[Dataset entries]
....

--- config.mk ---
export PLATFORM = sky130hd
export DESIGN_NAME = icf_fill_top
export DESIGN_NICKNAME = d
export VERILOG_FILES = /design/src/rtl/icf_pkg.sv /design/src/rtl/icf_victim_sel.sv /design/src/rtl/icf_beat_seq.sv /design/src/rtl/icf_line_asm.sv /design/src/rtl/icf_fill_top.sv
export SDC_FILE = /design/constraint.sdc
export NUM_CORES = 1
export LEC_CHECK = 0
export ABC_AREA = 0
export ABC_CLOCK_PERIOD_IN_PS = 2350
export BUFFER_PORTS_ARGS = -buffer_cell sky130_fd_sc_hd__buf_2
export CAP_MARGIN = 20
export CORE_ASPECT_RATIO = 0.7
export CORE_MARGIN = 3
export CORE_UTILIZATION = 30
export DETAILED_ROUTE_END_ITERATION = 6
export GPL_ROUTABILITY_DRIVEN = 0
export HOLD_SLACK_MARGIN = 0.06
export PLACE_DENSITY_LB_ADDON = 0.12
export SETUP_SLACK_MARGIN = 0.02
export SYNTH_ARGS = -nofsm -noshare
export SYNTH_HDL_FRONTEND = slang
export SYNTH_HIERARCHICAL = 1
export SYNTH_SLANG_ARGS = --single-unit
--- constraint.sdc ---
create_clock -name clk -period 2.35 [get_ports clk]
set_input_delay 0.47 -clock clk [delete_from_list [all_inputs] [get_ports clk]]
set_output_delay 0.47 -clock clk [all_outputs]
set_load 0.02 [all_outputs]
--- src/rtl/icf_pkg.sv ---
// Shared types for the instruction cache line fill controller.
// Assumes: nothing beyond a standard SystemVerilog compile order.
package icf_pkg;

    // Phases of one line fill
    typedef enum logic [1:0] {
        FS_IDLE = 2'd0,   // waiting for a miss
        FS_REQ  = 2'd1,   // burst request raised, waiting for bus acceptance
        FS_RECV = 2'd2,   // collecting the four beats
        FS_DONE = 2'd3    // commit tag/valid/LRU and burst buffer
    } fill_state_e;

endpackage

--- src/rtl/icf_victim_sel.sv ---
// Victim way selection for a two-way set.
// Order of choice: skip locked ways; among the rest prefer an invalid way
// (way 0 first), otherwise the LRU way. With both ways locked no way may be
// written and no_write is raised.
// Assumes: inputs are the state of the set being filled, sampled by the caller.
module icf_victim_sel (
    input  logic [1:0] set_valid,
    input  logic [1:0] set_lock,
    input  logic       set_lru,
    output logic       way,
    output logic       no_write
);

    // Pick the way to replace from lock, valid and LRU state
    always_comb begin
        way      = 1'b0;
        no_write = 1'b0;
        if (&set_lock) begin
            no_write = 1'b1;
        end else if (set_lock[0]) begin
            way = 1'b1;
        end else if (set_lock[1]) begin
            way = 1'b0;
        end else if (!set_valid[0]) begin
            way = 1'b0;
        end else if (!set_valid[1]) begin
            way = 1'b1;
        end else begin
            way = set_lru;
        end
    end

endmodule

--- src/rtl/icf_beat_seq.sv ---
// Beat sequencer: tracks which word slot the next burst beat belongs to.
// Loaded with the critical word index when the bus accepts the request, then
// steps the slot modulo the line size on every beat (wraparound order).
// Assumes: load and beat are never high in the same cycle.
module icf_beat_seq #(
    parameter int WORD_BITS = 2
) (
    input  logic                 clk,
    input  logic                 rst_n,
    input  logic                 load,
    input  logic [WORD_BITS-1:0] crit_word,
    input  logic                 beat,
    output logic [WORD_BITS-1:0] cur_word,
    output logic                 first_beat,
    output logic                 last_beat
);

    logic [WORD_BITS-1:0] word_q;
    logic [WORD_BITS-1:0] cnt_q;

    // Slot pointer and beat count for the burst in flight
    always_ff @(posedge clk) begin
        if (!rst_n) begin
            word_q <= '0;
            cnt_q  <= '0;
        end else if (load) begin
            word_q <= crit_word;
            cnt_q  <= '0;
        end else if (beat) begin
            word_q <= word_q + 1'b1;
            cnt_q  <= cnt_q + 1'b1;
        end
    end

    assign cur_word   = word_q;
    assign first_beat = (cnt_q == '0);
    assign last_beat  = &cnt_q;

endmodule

....

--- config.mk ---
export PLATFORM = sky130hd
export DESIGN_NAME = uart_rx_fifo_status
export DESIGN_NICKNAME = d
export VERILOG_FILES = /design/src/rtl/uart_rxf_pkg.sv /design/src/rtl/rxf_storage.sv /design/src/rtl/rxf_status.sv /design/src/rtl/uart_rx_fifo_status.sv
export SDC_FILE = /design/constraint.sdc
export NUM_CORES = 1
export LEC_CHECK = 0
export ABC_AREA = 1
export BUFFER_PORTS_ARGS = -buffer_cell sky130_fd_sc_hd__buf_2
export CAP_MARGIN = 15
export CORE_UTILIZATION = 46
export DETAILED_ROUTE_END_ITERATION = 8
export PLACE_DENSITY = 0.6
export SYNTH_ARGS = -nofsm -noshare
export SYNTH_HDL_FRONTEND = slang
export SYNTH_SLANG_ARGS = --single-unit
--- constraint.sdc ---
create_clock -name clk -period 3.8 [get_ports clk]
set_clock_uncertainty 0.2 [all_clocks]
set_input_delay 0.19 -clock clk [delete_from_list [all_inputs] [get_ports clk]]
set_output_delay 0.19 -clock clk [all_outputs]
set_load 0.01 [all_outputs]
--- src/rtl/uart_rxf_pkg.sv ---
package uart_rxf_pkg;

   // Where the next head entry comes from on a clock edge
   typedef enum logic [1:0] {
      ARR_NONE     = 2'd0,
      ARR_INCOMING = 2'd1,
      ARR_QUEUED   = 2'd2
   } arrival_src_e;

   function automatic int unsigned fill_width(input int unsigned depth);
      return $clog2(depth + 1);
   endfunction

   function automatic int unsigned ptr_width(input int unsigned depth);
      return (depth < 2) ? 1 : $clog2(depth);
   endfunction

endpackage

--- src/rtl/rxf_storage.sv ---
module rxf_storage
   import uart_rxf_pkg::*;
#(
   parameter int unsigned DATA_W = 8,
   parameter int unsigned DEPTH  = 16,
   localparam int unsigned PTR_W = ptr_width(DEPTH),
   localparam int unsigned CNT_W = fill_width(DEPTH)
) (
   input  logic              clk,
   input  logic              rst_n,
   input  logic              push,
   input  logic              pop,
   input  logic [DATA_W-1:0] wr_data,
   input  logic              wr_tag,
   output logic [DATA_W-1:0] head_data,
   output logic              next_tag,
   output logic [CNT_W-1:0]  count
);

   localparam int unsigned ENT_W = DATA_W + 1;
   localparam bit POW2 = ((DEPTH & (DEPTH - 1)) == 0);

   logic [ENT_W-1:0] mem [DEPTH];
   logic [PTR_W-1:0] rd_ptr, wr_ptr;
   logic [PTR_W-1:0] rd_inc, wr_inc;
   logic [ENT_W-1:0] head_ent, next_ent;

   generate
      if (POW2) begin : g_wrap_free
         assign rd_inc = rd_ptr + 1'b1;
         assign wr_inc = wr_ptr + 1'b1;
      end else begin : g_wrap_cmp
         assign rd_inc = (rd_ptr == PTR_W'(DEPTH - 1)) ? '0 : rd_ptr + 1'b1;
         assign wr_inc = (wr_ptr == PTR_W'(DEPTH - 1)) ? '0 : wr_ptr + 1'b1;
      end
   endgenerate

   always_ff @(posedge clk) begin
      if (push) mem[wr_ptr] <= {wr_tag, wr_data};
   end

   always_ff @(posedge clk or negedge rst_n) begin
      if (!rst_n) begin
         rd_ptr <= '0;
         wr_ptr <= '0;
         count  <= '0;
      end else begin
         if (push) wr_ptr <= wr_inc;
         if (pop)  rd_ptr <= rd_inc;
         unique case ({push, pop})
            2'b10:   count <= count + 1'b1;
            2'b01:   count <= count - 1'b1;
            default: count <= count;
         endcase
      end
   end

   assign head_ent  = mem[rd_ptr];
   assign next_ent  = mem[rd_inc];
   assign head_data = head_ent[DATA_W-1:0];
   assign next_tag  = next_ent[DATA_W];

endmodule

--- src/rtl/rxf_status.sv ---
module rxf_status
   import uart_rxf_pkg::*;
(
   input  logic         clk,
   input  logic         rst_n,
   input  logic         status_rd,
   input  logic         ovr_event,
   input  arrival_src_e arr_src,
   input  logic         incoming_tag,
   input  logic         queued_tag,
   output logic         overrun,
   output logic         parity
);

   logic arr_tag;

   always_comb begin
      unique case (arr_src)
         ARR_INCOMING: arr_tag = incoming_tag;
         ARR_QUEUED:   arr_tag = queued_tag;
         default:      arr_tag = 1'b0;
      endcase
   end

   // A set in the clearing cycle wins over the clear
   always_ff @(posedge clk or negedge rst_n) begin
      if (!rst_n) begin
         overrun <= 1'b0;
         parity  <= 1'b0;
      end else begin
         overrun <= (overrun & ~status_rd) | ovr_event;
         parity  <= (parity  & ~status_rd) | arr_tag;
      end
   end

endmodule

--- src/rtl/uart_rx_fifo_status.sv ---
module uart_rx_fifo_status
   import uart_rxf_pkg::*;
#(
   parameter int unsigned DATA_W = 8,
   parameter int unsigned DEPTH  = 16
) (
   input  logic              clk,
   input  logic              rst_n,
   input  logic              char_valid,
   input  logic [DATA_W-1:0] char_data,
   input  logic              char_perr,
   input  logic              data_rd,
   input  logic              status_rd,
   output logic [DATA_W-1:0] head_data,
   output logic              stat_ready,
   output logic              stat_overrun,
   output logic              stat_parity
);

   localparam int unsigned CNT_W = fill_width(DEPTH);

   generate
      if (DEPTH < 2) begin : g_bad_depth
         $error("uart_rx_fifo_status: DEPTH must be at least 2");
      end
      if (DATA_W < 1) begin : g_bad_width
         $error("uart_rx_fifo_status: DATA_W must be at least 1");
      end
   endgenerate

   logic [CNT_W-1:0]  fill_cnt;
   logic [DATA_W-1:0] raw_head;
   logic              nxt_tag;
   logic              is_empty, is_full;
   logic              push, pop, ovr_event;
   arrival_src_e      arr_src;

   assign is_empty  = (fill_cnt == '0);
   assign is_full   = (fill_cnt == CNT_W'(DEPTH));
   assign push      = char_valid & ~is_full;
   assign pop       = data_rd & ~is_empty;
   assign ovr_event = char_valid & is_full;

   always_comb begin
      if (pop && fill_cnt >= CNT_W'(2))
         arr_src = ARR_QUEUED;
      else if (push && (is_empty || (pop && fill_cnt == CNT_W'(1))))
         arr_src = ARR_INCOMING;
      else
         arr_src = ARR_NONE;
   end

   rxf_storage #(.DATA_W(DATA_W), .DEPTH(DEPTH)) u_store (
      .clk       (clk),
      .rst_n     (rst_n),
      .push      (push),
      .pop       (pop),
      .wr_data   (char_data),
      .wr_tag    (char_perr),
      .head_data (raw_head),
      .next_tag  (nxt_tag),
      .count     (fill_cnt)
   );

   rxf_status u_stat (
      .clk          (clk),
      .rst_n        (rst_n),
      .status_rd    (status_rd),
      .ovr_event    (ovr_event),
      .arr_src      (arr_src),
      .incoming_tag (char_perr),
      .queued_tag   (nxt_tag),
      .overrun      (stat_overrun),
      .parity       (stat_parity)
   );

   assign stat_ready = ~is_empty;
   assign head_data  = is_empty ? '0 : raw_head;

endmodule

....

TASK OBJECTIVE —
Find "typedef" in the data above. Report each line where it appears.

YOUR RESPONSE —
    typedef enum logic [1:0] {
   typedef enum logic [1:0] {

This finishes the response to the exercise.